In 2014, Tampa Mayor Bob Buckhorn said a downtown medical school could be bigger than moving the Tampa Bay Rays to his side of the bay.
Three years later, the mayor spoke at a recent event marking the beginning of construction. Buckhorn, who happens to be married to Dr. Catherine Lynch, an Associate Vice President of USF Health, hasn’t changed his mind about the school’s importance to Tampa.
“Look at what we are on the verge of. Look at what this university has become. Look at what this medical school is becoming. Look at what this district is going to be. Five years, ten years from now, you’re not going to recognize this city,” Buckhorn said.
Water Street is designed by Strategic Property Partners, the real estate firm backed by Tampa Bay Lightning owner Jeffrey Vinik and Cascade Investment. Their goal is to create a district where people will live, work, and play.
But the location means more than that to USF’s students. System President Judy Genshaft points out that, right now, the university is just one of three of the top 100 med schools in the country not located near a teaching hospital. That will change with the new school being just minutes from Tampa General Hospital.
“And we’re going to be proud when we leave that three and they become two and we’re downtown right next to the major teaching hospital where we can just take a boat taxi over," Genshaft said.
That proximity is something first year med student Tilman Chambers looked at when he applied to USF. He’s among the first group of students who will use the new building when it opens in 2019.
"We’re going to be the first class to really get to go through it and really spend some times in the classrooms, so we’re all really excited about it," Chambers said. "I know a lot of people that are buying condos downtown, they’re really ready to move down here.
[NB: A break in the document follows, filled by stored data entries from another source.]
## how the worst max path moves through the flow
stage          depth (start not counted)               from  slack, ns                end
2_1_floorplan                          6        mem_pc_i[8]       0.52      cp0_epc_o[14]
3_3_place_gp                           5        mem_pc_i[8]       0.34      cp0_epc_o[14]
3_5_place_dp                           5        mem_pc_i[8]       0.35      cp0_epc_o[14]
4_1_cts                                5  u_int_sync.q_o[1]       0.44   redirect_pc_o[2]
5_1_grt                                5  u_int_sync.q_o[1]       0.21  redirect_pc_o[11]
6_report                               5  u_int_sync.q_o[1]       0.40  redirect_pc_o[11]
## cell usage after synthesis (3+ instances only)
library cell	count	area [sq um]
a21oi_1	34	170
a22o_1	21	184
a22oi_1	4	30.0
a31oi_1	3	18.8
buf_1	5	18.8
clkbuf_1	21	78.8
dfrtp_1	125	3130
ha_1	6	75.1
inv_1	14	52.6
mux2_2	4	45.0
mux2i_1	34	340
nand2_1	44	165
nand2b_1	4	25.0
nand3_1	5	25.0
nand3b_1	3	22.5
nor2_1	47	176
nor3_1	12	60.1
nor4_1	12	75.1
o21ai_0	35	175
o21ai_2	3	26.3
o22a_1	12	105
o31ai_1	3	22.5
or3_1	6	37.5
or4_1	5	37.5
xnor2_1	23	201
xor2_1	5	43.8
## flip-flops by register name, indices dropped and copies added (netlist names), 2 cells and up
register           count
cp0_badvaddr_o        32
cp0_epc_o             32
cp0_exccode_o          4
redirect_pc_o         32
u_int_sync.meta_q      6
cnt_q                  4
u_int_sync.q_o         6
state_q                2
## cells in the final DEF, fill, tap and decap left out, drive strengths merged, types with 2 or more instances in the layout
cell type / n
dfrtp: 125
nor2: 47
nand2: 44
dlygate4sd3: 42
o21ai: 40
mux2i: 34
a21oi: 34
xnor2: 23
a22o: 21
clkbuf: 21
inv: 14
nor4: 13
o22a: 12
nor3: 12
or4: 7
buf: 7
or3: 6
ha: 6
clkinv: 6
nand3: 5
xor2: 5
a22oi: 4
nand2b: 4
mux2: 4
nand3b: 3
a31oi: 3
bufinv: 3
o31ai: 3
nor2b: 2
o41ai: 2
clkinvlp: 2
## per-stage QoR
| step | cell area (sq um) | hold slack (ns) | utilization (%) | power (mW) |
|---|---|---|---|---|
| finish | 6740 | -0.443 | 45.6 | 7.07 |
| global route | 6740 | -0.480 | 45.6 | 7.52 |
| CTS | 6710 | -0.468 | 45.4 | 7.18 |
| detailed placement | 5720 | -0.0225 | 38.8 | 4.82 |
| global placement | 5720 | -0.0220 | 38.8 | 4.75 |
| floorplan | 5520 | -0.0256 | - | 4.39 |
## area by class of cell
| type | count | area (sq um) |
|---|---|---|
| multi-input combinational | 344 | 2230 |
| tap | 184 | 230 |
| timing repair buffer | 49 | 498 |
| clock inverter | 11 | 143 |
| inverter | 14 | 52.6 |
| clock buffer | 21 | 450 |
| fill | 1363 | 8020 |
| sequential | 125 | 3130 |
## config.mk

```make
export PLATFORM = sky130hd
export DESIGN_NAME = rc_servo_commander
export DESIGN_NICKNAME = d
export VERILOG_FILES = /design/src/rtl/rc_servo_commander.sv
export SDC_FILE = /design/constraint.sdc
export NUM_CORES = 1
export LEC_CHECK = 0
export CELL_PAD_IN_SITES_DETAIL_PLACEMENT = 0
export CELL_PAD_IN_SITES_GLOBAL_PLACEMENT = 1
export CORE_UTILIZATION = 40
export DETAILED_ROUTE_END_ITERATION = 8
export PLACE_DENSITY_LB_ADDON = 0.08
export SYNTH_ARGS = -nofsm -noshare
export SYNTH_HDL_FRONTEND = slang
export SYNTH_SLANG_ARGS = --single-unit
```

## constraint.sdc

```tcl
create_clock -name clock -period 6.26 [get_ports clock]
set_clock_uncertainty 0.05 [all_clocks]
set_input_delay 1.252 -clock clock [delete_from_list [all_inputs] [get_ports clock]]
set_output_delay 1.252 -clock clock [all_outputs]
set_load 0.03 [all_outputs]
```

## src/rtl/rc_servo_commander.sv

```systemverilog
// rc_servo_commander: RC channel updates -> Dynamixel sync-write commands.
// Optional channel-timeout failsafe: define CMD_FAILSAFE_EN.
module rc_servo_commander #(
  parameter int clock_frequency = 12000000,
  parameter int update_hz       = 50,
  parameter int center          = 992,
  parameter int deadband        = 16,
  parameter int velocity_limit  = 265,
  parameter int arm_channel     = 4,
  parameter int arm_threshold   = 1400,
  parameter int timeout_ms      = 500
) (
  input  logic        clock,
  input  logic        reset,
  input  logic        channel_changed,
  input  logic [3:0]  channel_index,
  input  logic [10:0] channel_value,
  input  logic        sending,
  output logic        send,
  output logic [15:0] address,
  output logic [15:0] data_len,
  output logic [31:0] value1,
  output logic [31:0] value2,
  output logic [31:0] value3,
  output logic [31:0] value4,
  output logic        armed,
  output logic        failsafe
);

  localparam logic [31:0] period_max =
    32'(clock_frequency / update_hz - 1);
  localparam logic [10:0] c11 = 11'(center);
  localparam logic signed [11:0] c12 = 12'(center);
  localparam logic signed [11:0] db12 = 12'(deadband);
  localparam logic signed [11:0] lim12 = 12'(velocity_limit);
  localparam logic [10:0] thr11 = 11'(arm_threshold);
  localparam logic [3:0] arm_idx = 4'(arm_channel);

  typedef enum logic [1:0] {
    IDLE, ISSUE, WAIT_START, WAIT_DONE
  } state_t;

  state_t      state;
  logic [3:0]  wait_cnt;
  logic [31:0] period_cnt;
  logic        vel_pend;
  logic [10:0] ch [4];
  logic [10:0] ch_arm;
  logic        arm_req;
  logic        torque_pend;
  logic [31:0] vel [4];

  function automatic logic [31:0] vel_of(input logic [10:0] v);
    logic signed [11:0] d;
    logic signed [11:0] r;
    d = $signed({1'b0, v}) - c12;
    if (d >= -db12 && d <= db12) r = '0;
    else if (d > lim12) r = lim12;
    else if (d < -lim12) r = -lim12;
    else r = d;
    return {{20{r[11]}}, r};
  endfunction

  assign arm_req = (ch_arm > thr11) && !failsafe;
  assign torque_pend = arm_req != armed;

  always_comb begin
    for (int i = 0; i < 4; i++)
      vel[i] = failsafe ? 32'd0 : vel_of(ch[i]);
  end

  always_ff @(posedge clock) begin
    if (reset) begin
      state      <= IDLE;
      wait_cnt   <= '0;
      period_cnt <= '0;
      vel_pend   <= 1'b0;
      send       <= 1'b0;
      address    <= 16'd64;
      data_len   <= 16'd1;
      value1     <= '0;
      value2     <= '0;
      value3     <= '0;
      value4     <= '0;
      armed      <= 1'b0;
      ch_arm     <= c11;
      for (int i = 0; i < 4; i++) ch[i] <= c11;
    end else begin
      send <= 1'b0;
      if (channel_changed) begin
        if (channel_index < 4'd4)
          ch[channel_index[1:0]] <= channel_value;
        if (channel_index == arm_idx)
          ch_arm <= channel_value;
      end
      if (period_cnt == period_max) begin
        period_cnt <= '0;
        vel_pend   <= 1'b1;
      end else begin
        period_cnt <= period_cnt + 32'd1;
      end
      unique case (state)
        IDLE: if (!sending) begin
          if (torque_pend) begin
            address  <= 16'd64;
            data_len <= 16'd1;
            value1   <= {31'd0, arm_req};
            value2   <= {31'd0, arm_req};
            value3   <= {31'd0, arm_req};
            value4   <= {31'd0, arm_req};
            armed    <= arm_req;
            state    <= ISSUE;
          end else if (vel_pend) begin
            // served or dropped; a disarmed request is discarded
            vel_pend <= 1'b0;
            if (armed) begin
              address  <= 16'd104;
              data_len <= 16'd4;
              value1   <= vel[0];
              value2   <= vel[1];
              value3   <= vel[2];
              value4   <= vel[3];
              state    <= ISSUE;
            end
          end
        end
        ISSUE: begin
          send     <= 1'b1;
          wait_cnt <= '0;
          state    <= WAIT_START;
        end
        WAIT_START: begin
          if (sending) state <= WAIT_DONE;
          else if (wait_cnt == 4'd15) state <= IDLE;
          else wait_cnt <= wait_cnt + 4'd1;
        end
        WAIT_DONE: if (!sending) state <= IDLE;
        default: state <= IDLE;
      endcase
    end
  end

`ifdef CMD_FAILSAFE_EN
  localparam logic [31:0] timeout_max =
    32'(clock_frequency / 1000 * timeout_ms - 1);
  logic [31:0] to_cnt;

  always_ff @(posedge clock) begin
    if (reset) begin
      to_cnt   <= '0;
      failsafe <= 1'b0;
    end else if (channel_changed) begin
      to_cnt   <= '0;
      failsafe <= 1'b0;
    end else if (to_cnt == timeout_max) begin
      failsafe <= 1'b1;
    end else begin
      to_cnt <= to_cnt + 32'd1;
    end
  end
`else
  assign failsafe = 1'b0;
`endif

endmodule

```

Word level (Yosys, flattened, before mapping)
Memory sizes are Yosys's and may differ from the RTL's.
Index checks and enable logic that the tools add are counted.
- bits in registers: 212
- memory bits (writable): 44
- input port bits: 19
- word-level logic and storage cells: 124
- memories: 1
- $add $sub $neg: 6
- magnitude comparators: 18
- eq/ne operators: 14
- mux-type cells: 56
- bitwise gates (word level): 1
- reduce and logical (&&, ||, !) cells: 15
- memory list (memory ; words ; width ; rd ports ; clocked after Yosys merged registers in ; wr ports ; RTL line ; source):
    ch ; 4 ; 11 ; 4 ; 0 ; 4 ; 47 ; logic [10:0] ch [4];
- operators by type and width (kind ; count):
    $mux 32 ; 12
    $mux 12 ; 12
    $mux 16 ; 6
    $ge 12x5->1 const B ; 4
    $gt 12x10->1 const B ; 4
    $le 12x6->1 const B ; 4
    $lt 12x10->1 const B ; 4
    $sub 11x10->12 const B ; 4
    $add 32x1->32 const B ; 1
    $eq 32x18->1 const B ; 1
    $mux 2 ; 8
    $mux 1 ; 13
    $gt 11x11->1 const B ; 1
    $mux 11 ; 1
    $reduce_or 11->1 ; 1
    $ne 3x3->1 const B ; 3
    $mux 4 ; 2
    $ne 2x2->1 const B ; 4
    $pmux 2 s4 ; 1
    $pmux 4 s2 ; 1
    $reduce_and 3->1 ; 2
    $reduce_bool 2->1 ; 3
    $reduce_and 5->1 ; 1
    $add 4x1->4 const B ; 1
    12 further kinds ; 16

Depth between registers and ports, before layout
An unclocked memory read counts as a cell.
- depth after elaboration: 9
- mapped depth: 11
- depth with buffers taken out: 10

Least setup slack after synthesis
OpenSTA, ideal clock, no wires.
- path kind: in2reg
- start point: in sending
- end point: reg value3[0]
- data arrival time: 2.505 ns
- data required time: 6.091 ns
- slack: 3.587 ns
- cell stages on the path: 5
- cells stage by stage: nor4_2 -> o21ai_1 -> a21o_1 -> or3b_1 -> o221a_2
- cells in the longest elaborated chain, start to end: 2
- ends and longest elaborated chain (what ; RTL line ; source):
    start: declaration ; 18 ; input logic sending,
    $not 1->1 (no source line) ; -- ;
    $reduce_and 4->1 (no source line) ; -- ;
    end signal: assignment ; 109 ; value3 <= {31'd0, arm_req};
    end signal: assignment ; 121 ; value3 <= vel[2];
    end: declaration ; 24 ; output logic [31:0] value3,
No other way between the ends.
A chain may end at the register's enable or synchronous reset.

Worst setup path in the final report
- start point: reg ch_arm[4]
- end point: reg value3[0]
- cells in the longest elaborated chain, start to end: 4
- elaborated cells between the ends (all ways): 6
- those cells by class: 1 x order compare; 1 x eq/ne; 1 x mux; 3 x reduce/logical
- ends and longest elaborated chain (what ; RTL line ; source):
    start: declaration ; 48 ; logic [10:0] ch_arm;
    start signal: assignment ; 94 ; ch_arm <= channel_value;
    $gt 11x11->1 (*) ; 64 ; assign arm_req = (ch_arm > thr11) && !failsafe;
    $ne 1x1->1 (*) ; 65 ; assign torque_pend = arm_req != armed;
    named net torque_pend ; 50 ; logic torque_pend;
    $reduce_bool 2->1 (no source line) ; -- ;
    $reduce_and 4->1 (no source line) ; -- ;
Mark *: on every way through the listed nets, which the timed path passes. The rest lies on a longest branch.

==> reports/metrics.cfg <==
[outcome]
status=complete, but fails checks
violations=DRC

[routing]
dr.pass1.iters=9
postRouteAntennaNets=0
drt-wirelength-per-cell_um=14.9
drt_iter0_markers=402
vias=5739
drc=25
viasPerCell=5.07
routed_wl_um=16800

[worst_setup_path]
regToRegSetupSlack_ps=2790
crit_required_ps=6520
criticalPathCategory=register to register
reg2reg_depth=9
start_kind=register
crit_chain=nand4_1 -> o21a_1 -> or2_2 -> ha_1 -> o21ai_2 -> nor4_2 -> a21o_1 -> or3b_1 -> o221a_2
crit_fanout=24
r2r-end=value3[0]
slowest_delay_ps=850
cp.arrival_ps=3730
reg2reg_from=ch_arm[4]
cpMaxStageDelayCell=o21ai_2
crit_path_end_kind=register

[global_routing]
grt.met1_usage=0.227
grt_max_degree=39
grt_pass1_vias=5272
grtUsageMet2=0.296
grt_antenna_before_repair=0
overflow=0
top_usage_layer=met2
grt_first_pass_wirelength_um=26800
met3_usage=0.0352
track_usage=0.176

[synth]
yosys_warnings=0
synth_top_cell_by_area=dfxtp_1
synth_seq_cells=146
synth-edff-count=44
synthFlopType=dfxtp_1
yosys.area.top_type_share=0.273
synth.cell_area_um2=7470
synth.yosys.seq_area_share=0.450
ys_types=65
synthArstFlopShare=0
synth.top_cells.by_area=dfxtp_1, edfxtp_1, buf_4
avgSynthCellArea_um2=9.07
synth_cells=824

[cts]
clock-sinks=146
cts_made_buffers=17
htreeDepth=4
path_clk_slew_ps=60
clockRootBuffer=clkbuf_16
cts_buffer_depth=2
cts_setup_buffers=0
clk_latency_ps=420
ctsResizeCount=0
cts_tree=done
ctsHoldBuffers=0

[timing]
setup_tns_ps=0
min_period_ps=3470
tightest_slew_ps=1060
report.final.slew_viol_count=0
finalSetupViolations=0
rsz0062_at_grt=false
fmax_mhz=288
slew_headroom=0.292
period_share=0.555
hold_violations=0

[finish]
diodes=0
drive_gt1_frac=0.0721
syn2layout_area_growth_pct=21.5
final_nets=915
fill_cells=1722
final_cells=1131

[floorplan]
ios=182
start_util=0.412
core_um2=18100
die-area_um2=19200
die_w_um=139
rows=49
chipHeight_um=139

[place]
gp_congestion=0.803
dp_cells=1099
dpl.hpwl_um=12300
io_buffers=152

[power_and_ir_drop]
vdd_drop_max_v=0.000200
p_per_area_nw_per_um2=243
p_leak_nw=3.33

[min_path]
min_to=period_cnt[0]
min_path_cells=1
hold_path.class=register to register
hold_start=period_cnt[0]

[job]
maxCapViolCount=0

==> power by group <==
group / switching [mW] / internal, mW / total, mW
clock: 0.379 / 0.649 / 1.03
combinational: 0.107 / 0.0525 / 0.160
sequential: 0.0262 / 0.996 / 1.02
total: 0.512 / 1.70 / 2.21
==> registers in the layout, summed over array words and instances, names as in the netlist <==
name        count
ch             44
period_cnt     32
value1         12
value2         12
value3         12
value4         12
ch_arm         11
wait_cnt        4
state           2
address         1
armed           1
data_len        1
send            1
vel_pend        1
==> placed cells by master, fill, tap and decap left out, types with 25 or more instances in the layout <==
master and instances:
a21oi_1 42, xor2_1 30, inv_1 26, dfxtp_1 102, clkdlybuf4s50_1 152, nand2_1 105, edfxtp_1 44, nor2_1 75
conb_1 29, o21ai_0 25, nand3_1 30
==> metrics by stage <==
stage                     cell area [um^2]  power, mW  worst slack (ps)  hold WS (ps)   util
final                                 9080       2.21              2790           391  0.500
after detailed placement              8470       1.20              2530           386  0.467
after global routing                  9080       2.30              2610           416  0.500
after floorplan                       7570       1.17              3590           363      -
after CTS                             9080       2.23              2760           399  0.500
after global placement                8470       1.20              2580           376  0.467
==> cell type report <==
class	instances	area, um^2	area share
flip-flops and latches	146	3360	0.370
multi-input cells	544	3190	0.351
repair buffers	154	1540	0.169
clock buffers	23	509	0.0561
well taps	229	287	0.0316
clock inverters	9	98.8	0.0109
inverters	26	97.6	0.0107
==> cell families (layout without fill, tap and decap cells) <==
group,Yosys count,after routing,synth area share
adder cells (fa/ha/maj),7,7,0.0117
XOR/XNOR,43,43,0.0504
flip-flops,146,146,0.450
AO/OA/AOI/OAI,144,144,0.132
buffers and inverters,161,212,0.138
multiplexers,1,1,0.00134
AND/OR/NAND/NOR,320,320,0.215
other,2,29,0.00100
==> worst max path at each step <==
stage / slack (ps) / to / depth (start not counted) / startpoint
final: 2790 / value3[0] / 9 / ch_arm[4]
after global routing: 2610 / value3[0] / 9 / ch_arm[4]
after CTS: 2760 / value3[0] / 9 / ch_arm[4]
after detailed placement: 2530 / value2[0] / 7 / sending
after global placement: 2580 / value2[0] / 7 / sending
after floorplan: 3590 / value3[0] / 5 / sending
==> critical path: cells and delay by family, from the launching register on <==
family / cells / cell delay, ps
flip-flops: 1 / 340
AO/OA/AOI/OAI: 4 / 1610
adder cells (fa/ha/maj): 1 / 330
AND/OR/NAND/NOR: 4 / 1030
==> routing by layer <==
layer | routed length [um] | share of wire
met5 | 0 | 0
met4 | 146 | 0.0087
met3 | 699 | 0.042
met2 | 8050 | 0.48
met1 | 7930 | 0.47
==> cell usage after synthesis, types with 3 or more instances <==
library cell and instances:
clkbuf_1 16, and2_1 3, nand2_1 105, o21a_1 9, nand2b_1 11, a221oi_1 4
a21oi_1 42, nor3b_1 5, buf_4 112, nand3_1 30, o22ai_1 3, a22o_2 4
edfxtp_1 44, dfxtp_1 102, nor4_1 9, a32o_1 3, a21o_1 6, nor2b_1 6
xor2_1 30, or2_2 6, nor3_1 13, a31oi_1 6, o21ai_0 25, a31o_2 3
ha_1 7, and3_1 17, o21ai_1 4, and4_1 4, o41ai_1 5, xnor2_1 13
nor2_1 76, nand4b_1 7, inv_1 26, buf_2 5, nand4_1 11, a22o_1 14
No activity file was read; power rests on OpenSTA's default activity.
The USF area up in north Tampa is really nice, but it’s really nice to have our own space down here."
And Med School Council Student Body President Rose Tillis adds that students finishing up their medical school experience like she is also are excited.
"I know that people that are in my year especially are considering this in consideration of our residency application. So, it’s a good reason to stay in Tampa and I think it’s definitely important," she said.
(view a live webcam of the construction of the Morsani College of Medicine & Heart Institute here)
The building can house around 2,300 students, faculty and researchers. With applications for the 170 student slots jumping 60 percent in the last four years to almost 6,400 this year, Morsani College of Medicine Dean, Doctor Charly Lockwood, is working on finding the new teachers and investigators needed for both medical college and Heart Institute.
"So we’ve had spectacular success with recruiting students and with recruiting NIHS-funded investigators and with building our clinical services at Tampa General that will be the base, the foundation for the kind of cardiovascular heart researchers that we will have in that building,” Lockwood said.
Of the $153 million estimated to be needed for the new building, around $110 million has been raised through state funding and the Morsani’s original donation six years ago. This coming legislative session, USF officials expect to ask for an additional $21 million.